ABOUT THIS EXERCISE: Wherever a line below holds the word "with", copy that line.

__________

<file path="config.mk">
export PLATFORM = sky130hd
export DESIGN_NAME = vga_timing_gen_flat
export DESIGN_NICKNAME = d
export VERILOG_FILES = /design/src/rtl/vga_timing_gen_if.sv /design/src/rtl/vga_timing_gen.sv /design/src/flat_wrapper.sv
export SDC_FILE = /design/constraint.sdc
export NUM_CORES = 1
export LEC_CHECK = 0
export ABC_AREA = 1
export CORE_MARGIN = 4
export CORE_UTILIZATION = 48
export DETAILED_ROUTE_END_ITERATION = 10
export PLACE_DENSITY_LB_ADDON = 0.25
export SYNTH_ARGS = -nofsm -noshare
export SYNTH_HDL_FRONTEND = slang
export SYNTH_SLANG_ARGS = --single-unit
</file>
<file path="constraint.sdc">
create_clock -name i_clk -period 1.5 [get_ports i_clk]
set_input_delay 0.45 -clock i_clk [delete_from_list [all_inputs] [get_ports i_clk]]
set_output_delay 0.45 -clock i_clk [all_outputs]
set_load 0.01 [all_outputs]
</file>
<file path="src/rtl/vga_timing_gen_if.sv">
// Raster timing bundle driven by vga_timing_gen and consumed by the renderers.
// frame_cnt is present only when VGA_TIMING_FRAME_CNT_EN is defined.
interface vga_timing_gen_if #(
    parameter int ADDR_W = 10
);
    logic [ADDR_W-1:0] haddr;
    logic [ADDR_W-1:0] vaddr;
    logic              hsync;
    logic              vsync;
    logic              display_on;
    logic              pix_tick;
    logic              line_start;
    logic              frame_start;
`ifdef VGA_TIMING_FRAME_CNT_EN
    logic [15:0]       frame_cnt;
`endif

    modport master (
        output haddr, vaddr, hsync, vsync, display_on,
        output pix_tick, line_start, frame_start
`ifdef VGA_TIMING_FRAME_CNT_EN
        , output frame_cnt
`endif
    );

    modport slave (
        input haddr, vaddr, hsync, vsync, display_on,
        input pix_tick, line_start, frame_start
`ifdef VGA_TIMING_FRAME_CNT_EN
        , input frame_cnt
`endif
    );
endinterface

</file>
<file path="src/rtl/vga_timing_gen.sv">
// Parametrised VGA raster timing generator with clock divider and run/pause.
// Optional 16-bit frame counter enabled by defining VGA_TIMING_FRAME_CNT_EN.
module vga_timing_gen #(
    parameter int H_ACTIVE   = 640,
    parameter int H_FRONT    = 16,
    parameter int H_SYNC     = 96,
    parameter int H_BACK     = 48,
    parameter int V_ACTIVE   = 480,
    parameter int V_FRONT    = 10,
    parameter int V_SYNC     = 2,
    parameter int V_BACK     = 33,
    parameter int H_SYNC_POL = 0,
    parameter int V_SYNC_POL = 0,
    parameter int CLK_DIV    = 1,
    parameter int ADDR_W     = 10
) (
    input  logic                   i_clk,
    input  logic                   i_sys_rst,
    input  logic                   i_en,
    vga_timing_gen_if.master       o_vga
);

    localparam int H_TOTAL = H_ACTIVE + H_FRONT + H_SYNC + H_BACK;
    localparam int V_TOTAL = V_ACTIVE + V_FRONT + V_SYNC + V_BACK;
    localparam int DIV_W   = (CLK_DIV > 1) ? $clog2(CLK_DIV) : 1;

    localparam logic [ADDR_W-1:0] H_LAST   = ADDR_W'(H_TOTAL - 1);
    localparam logic [ADDR_W-1:0] V_LAST   = ADDR_W'(V_TOTAL - 1);
    localparam logic [ADDR_W-1:0] H_VIS    = ADDR_W'(H_ACTIVE);
    localparam logic [ADDR_W-1:0] V_VIS    = ADDR_W'(V_ACTIVE);
    localparam logic [ADDR_W-1:0] HS_START = ADDR_W'(H_ACTIVE + H_FRONT);
    localparam logic [ADDR_W-1:0] HS_END   = ADDR_W'(H_ACTIVE + H_FRONT + H_SYNC);
    localparam logic [ADDR_W-1:0] VS_START = ADDR_W'(V_ACTIVE + V_FRONT);
    localparam logic [ADDR_W-1:0] VS_END   = ADDR_W'(V_ACTIVE + V_FRONT + V_SYNC);
    localparam logic [DIV_W-1:0]  DIV_LAST = DIV_W'(CLK_DIV - 1);
    localparam logic              H_POL    = 1'(H_SYNC_POL);
    localparam logic              V_POL    = 1'(V_SYNC_POL);

    logic [DIV_W-1:0]  r_div_cnt;
    logic [ADDR_W-1:0] r_haddr;
    logic [ADDR_W-1:0] r_vaddr;
    logic              r_hsync;
    logic              r_vsync;
    logic              r_display_on;
    logic              r_line_start;
    logic              r_frame_start;

    logic              w_tick;
    logic              w_h_wrap;
    logic              w_v_wrap;
    logic [DIV_W-1:0]  w_div_nxt;
    logic [ADDR_W-1:0] w_haddr_nxt;
    logic [ADDR_W-1:0] w_vaddr_nxt;
    logic              w_hsync_nxt;
    logic              w_vsync_nxt;
    logic              w_display_nxt;

    // Next-state counters; sync/blank decode uses the next values so they align with the addresses.
    always_comb begin
        w_tick        = i_en && (r_div_cnt == DIV_LAST);
        w_h_wrap      = (r_haddr == H_LAST);
        w_v_wrap      = (r_vaddr == V_LAST);
        w_div_nxt     = r_div_cnt;
        w_haddr_nxt   = r_haddr;
        w_vaddr_nxt   = r_vaddr;
        if (!i_en) begin
            w_div_nxt = r_div_cnt;
        end else if (w_tick) begin
            w_div_nxt = '0;
        end else begin
            w_div_nxt = r_div_cnt + DIV_W'(1);
        end
        if (w_tick) begin
            w_haddr_nxt = w_h_wrap ? '0 : (r_haddr + ADDR_W'(1));
        end else begin
            w_haddr_nxt = r_haddr;
        end
        if (w_tick && w_h_wrap) begin
            w_vaddr_nxt = w_v_wrap ? '0 : (r_vaddr + ADDR_W'(1));
        end else begin
            w_vaddr_nxt = r_vaddr;
        end
        w_hsync_nxt   = ((w_haddr_nxt >= HS_START) && (w_haddr_nxt < HS_END)) ? H_POL : ~H_POL;
        w_vsync_nxt   = ((w_vaddr_nxt >= VS_START) && (w_vaddr_nxt < VS_END)) ? V_POL : ~V_POL;
        w_display_nxt = (w_haddr_nxt < H_VIS) && (w_vaddr_nxt < V_VIS);
    end

    // Timing state and registered outputs; strobes can only fire on a tick, so they drop while paused.
    always_ff @(posedge i_clk or negedge i_sys_rst) begin
        if (!i_sys_rst) begin
            r_div_cnt     <= '0;
            r_haddr       <= '0;
            r_vaddr       <= '0;
            r_hsync       <= ~H_POL;
            r_vsync       <= ~V_POL;
            r_display_on  <= 1'b1;
            r_line_start  <= 1'b0;
            r_frame_start <= 1'b0;
        end else begin
            r_div_cnt     <= w_div_nxt;
            r_haddr       <= w_haddr_nxt;
            r_vaddr       <= w_vaddr_nxt;
            r_hsync       <= w_hsync_nxt;
            r_vsync       <= w_vsync_nxt;
            r_display_on  <= w_display_nxt;
            r_line_start  <= w_tick && w_h_wrap;
            r_frame_start <= w_tick && w_h_wrap && w_v_wrap;
        end
    end

`ifdef VGA_TIMING_FRAME_CNT_EN
    logic [15:0] r_frame_cnt;

    // Frame counter advances on the same edge that raises frame_start.
    always_ff @(posedge i_clk or negedge i_sys_rst) begin
        if (!i_sys_rst) begin
            r_frame_cnt <= 16'd0;
        end else if (w_tick && w_h_wrap && w_v_wrap) begin
            r_frame_cnt <= r_frame_cnt + 16'd1;
        end else begin
            r_frame_cnt <= r_frame_cnt;
        end
    end

    assign o_vga.frame_cnt = r_frame_cnt;
`endif

    assign o_vga.haddr       = r_haddr;
    assign o_vga.vaddr       = r_vaddr;
    assign o_vga.hsync       = r_hsync;
    assign o_vga.vsync       = r_vsync;
    assign o_vga.display_on  = r_display_on;
    assign o_vga.pix_tick    = w_tick;
    assign o_vga.line_start  = r_line_start;
    assign o_vga.frame_start = r_frame_start;

endmodule

</file>
<file path="src/flat_wrapper.sv">
// flat-port wrapper written by rule: the top's interface ports become plain ports
module vga_timing_gen_flat 
#(
    parameter int H_ACTIVE   = 640,
    parameter int H_FRONT    = 16,
    parameter int H_SYNC     = 96,
    parameter int H_BACK     = 48,
    parameter int V_ACTIVE   = 480,
    parameter int V_FRONT    = 10,
    parameter int V_SYNC     = 2,
    parameter int V_BACK     = 33,
    parameter int H_SYNC_POL = 0,
    parameter int V_SYNC_POL = 0,
    parameter int CLK_DIV    = 1,
    parameter int ADDR_W     = 10
)
  (i_clk, i_sys_rst, i_en, o_vga_haddr, o_vga_vaddr, o_vga_hsync, o_vga_vsync, o_vga_display_on, o_vga_pix_tick, o_vga_line_start, o_vga_frame_start);
  vga_timing_gen_if #(.ADDR_W(ADDR_W)) o_vga_i ();
  input  logic i_clk;
  input  logic i_sys_rst;
  input  logic i_en;
  output wire logic [$bits(o_vga_i.haddr)-1:0] o_vga_haddr;
  output wire logic [$bits(o_vga_i.vaddr)-1:0] o_vga_vaddr;
  output wire logic [$bits(o_vga_i.hsync)-1:0] o_vga_hsync;
  output wire logic [$bits(o_vga_i.vsync)-1:0] o_vga_vsync;
  output wire logic [$bits(o_vga_i.display_on)-1:0] o_vga_display_on;
  output wire logic [$bits(o_vga_i.pix_tick)-1:0] o_vga_pix_tick;
  output wire logic [$bits(o_vga_i.line_start)-1:0] o_vga_line_start;
  output wire logic [$bits(o_vga_i.frame_start)-1:0] o_vga_frame_start;
  assign o_vga_haddr = o_vga_i.haddr;
  assign o_vga_vaddr = o_vga_i.vaddr;
  assign o_vga_hsync = o_vga_i.hsync;
  assign o_vga_vsync = o_vga_i.vsync;
  assign o_vga_display_on = o_vga_i.display_on;
  assign o_vga_pix_tick = o_vga_i.pix_tick;
  assign o_vga_line_start = o_vga_i.line_start;
  assign o_vga_frame_start = o_vga_i.frame_start;
  vga_timing_gen #(.H_ACTIVE(H_ACTIVE), .H_FRONT(H_FRONT), .H_SYNC(H_SYNC), .H_BACK(H_BACK), .V_ACTIVE(V_ACTIVE), .V_FRONT(V_FRONT), .V_SYNC(V_SYNC), .V_BACK(V_BACK), .H_SYNC_POL(H_SYNC_POL), .V_SYNC_POL(V_SYNC_POL), .CLK_DIV(CLK_DIV), .ADDR_W(ADDR_W)) u_core (.i_clk(i_clk), .i_sys_rst(i_sys_rst), .i_en(i_en), .o_vga(o_vga_i));
endmodule
</file>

__________

EXERCISE SOLUTION:
// Parametrised VGA raster timing generator with clock divider and run/pause.
    // Next-state counters; sync/blank decode uses the next values so they align with the addresses.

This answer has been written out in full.